*Work order*
Write each entry down again precisely, skipping nothing.

*Source data*
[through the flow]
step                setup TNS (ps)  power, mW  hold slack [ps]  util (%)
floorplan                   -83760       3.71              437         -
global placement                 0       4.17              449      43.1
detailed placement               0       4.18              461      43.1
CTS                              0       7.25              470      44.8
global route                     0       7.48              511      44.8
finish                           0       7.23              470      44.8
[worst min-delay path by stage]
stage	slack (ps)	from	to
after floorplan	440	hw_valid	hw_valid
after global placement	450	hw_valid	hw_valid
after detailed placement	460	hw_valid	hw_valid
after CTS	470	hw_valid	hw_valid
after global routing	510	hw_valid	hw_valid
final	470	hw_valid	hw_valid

*Task result*
[through the flow]
step                setup TNS (ps)  power, mW  hold slack [ps]  util (%)
floorplan                   -83760       3.71              437         -
global placement                 0       4.17              449      43.1
detailed placement               0       4.18              461      43.1
CTS                              0       7.25              470      44.8
global route                     0       7.48              511      44.8
finish                           0       7.23              470      44.8
[worst min-delay path by stage]
stage	slack (ps)	from	to
after floorplan	440	hw_valid	hw_valid
after global placement	450	hw_valid	hw_valid
after detailed placement	460	hw_valid	hw_valid
after CTS	470	hw_valid	hw_valid
after global routing	510	hw_valid	hw_valid
final	470	hw_valid	hw_valid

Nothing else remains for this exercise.